**Un viejo amigo**
Desde el primer momento, aquel pequeño piso me gustó. Era acogedor, limpio, con muebles de otra época, incluso una vitrina antigua con cristales. Una alfombra colgada en la pared, una tetera en la cocina con restos de humo, y un viejo frigorífico que zumbaba. También había una radio en el salón, de esas antiguas, de donde salía la voz cálida de Radio Nacional, con sus chisporroteos, el leve silbido y aquellas canciones de antes. No había tele, pero no me importaba.
Llegaba del trabajo, subía el volumen de la radio y ponía la tetera al fuego. Después, llenaba la taza de agua caliente, aspiraba el vapor aromático y me quedaba junto a la ventana, mirando la calle. La radio hablaba, y yo miraba el cielo azul oscuro, las estrellas pálidas y difusas, la luna mellada. Y callaba. ¿Con quién iba a hablar? Vivía solo en aquel piso. Así fue hasta que conocí a mi nuevo vecino. Se llamaba Luis. Lucho. Un buen chaval.
Aquel día volví tarde del trabajo, agotado después de horas frente a la máquina, con la espalda tiesa y las piernas como de trapo. Entré en la cocina, y allí estaba él. Lucho. Sentado, mirándome. Primero quise enfadarme, incluso amenazarlo, pero cuando me clavó aquellos ojos brillantes, bajé la mano. Puse la tetera al fuego y me senté a su lado. Yo lo miraba, él me miraba a mí. Y no se iba. Simplemente, callaba.
Serví el té, saqué unas galletas del paquete y las dejé sobre la mesa. Lucho estiró el cuello al verlas. Le ofrecí una, la olió, la rechazó educadamente y se quedó escuchando la radio. Oímos las noticias, nos enteramos de lo que pasaba en el mundo, y luego me fui a dormir. Lucho se quedó en la cocina, pegado a la radio. Por la mañana ya no estaba. Se habría ido a sus cosas. Yo tenía la fábrica y mi máquina fiel; de sus asuntos, no sabía nada. Pero al caer la tarde, cuando volví con la compra, allí estaba otra vez. Había traído boquerones en vinagre, una jarra de cerveza fría y unas magdalenas caseras. Y así empezamos a vivir juntos. Lucho y yo.

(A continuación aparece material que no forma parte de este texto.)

File: src/rtl/contador_defs.sv
// Definitions shared by the counter query requester, the FIFO word counter
// (contador) and its probador: FSM encodings and default widths.
package contador_defs;
    typedef enum logic [2:0] {
        S_IDLE = 3'd0,
        S_REQ  = 3'd1,
        S_WAIT = 3'd2,
        S_DONE = 3'd3,
        S_ERR  = 3'd4
    } state_t;

    localparam int DEF_CNT_W     = 5;
    localparam int DEF_IDX_W     = 3;
    localparam int DEF_NUM_FIFOS = 4;
    localparam int DEF_TIMEOUT   = 8;
endpackage

File: src/rtl/timeout_timer.sv
// Handshake watchdog: counts enabled cycles since the last clear and flags
// expiry at TIMEOUT-1. It saturates there so it can never wrap.
module timeout_timer #(
    parameter  int TIMEOUT = 8,
    localparam int TW      = $clog2(TIMEOUT)
) (
    input  logic clk,
    input  logic reset,
    input  logic clear,
    input  logic enable,
    output logic expired
);
    logic [TW-1:0] cnt_q, cnt_d;

    assign expired = (cnt_q == TW'(TIMEOUT - 1));

    always_comb begin
        cnt_d = cnt_q;
        if (clear)
            cnt_d = '0;
        else if (enable && !expired)
            cnt_d = cnt_q + 1'b1;
    end

    always_ff @(posedge clk or negedge reset) begin
        if (!reset) cnt_q <= '0;
        else        cnt_q <= cnt_d;
    end
endmodule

Llegaba a casa, servía la cerveza, pelaba los boquerones y charlaba con Lucho. Él no bebía, claro. Solo escuchaba y callaba. A veces, si me alteraba demasiado, empezaba a pasear por la cocina. De un lado a otro. Luego se calmaba y volvía a la mesa. Se sentaba y me miraba con aquellos ojos brillantes. Escuchaba. Y a mí me hacía bien. Hablaba, soltaba toda la amargura, y me sentía más ligero. Lucho lo sabía, por eso no decía nada.
Le encantaba la radio, sobre todo las canciones antiguas. Algunas tardes llegaba y no estaba. Encendía la radio, ponía la tetera, y al volverme… ahí estaba él. Escuchando, con su mirada intensa. Y se le veía feliz, como yo. Cenábamos, oíamos la radio y hablábamos hasta tarde. Le contaba todo: las novedades de la fábrica, el nuevo material que llegaba, cómo Paco, el capataz, casi fue pillado borracho. Incluso le hablaba de mi pasado. Lucho escuchaba atento. En silencio, con los ojos brillando. Era un buen tipo. Le gustaba especialmente cuando le contaba mi época en el servicio militar.
Ay, se lo conté todo. Cómo me enviaron al frente siendo joven, cómo casi me hacen prisionero, cómo ardían los tanques. Le hablaba de la comida caliente, de mi contusión. Y Lucho escuchaba. Era inteligente. No cualquiera sabe acompañar un silencio, pero él lo hacía. Le contaba de mis amigos, de mis compañeros, me secaba una lágrima furtiva, y él me miraba con pena, rozaba mi mano, y todo parecía más liviano. Tuve suerte con mi vecino. Lo quería, y él me quería a mí. Solo le disgustaba que volviera borracho. Me miraba con reproche y se apartaba. Hasta la radio le perdía el interés.
Una noche llegué bebido con los colegas, y al verme, Lucho se escondió en la habitación.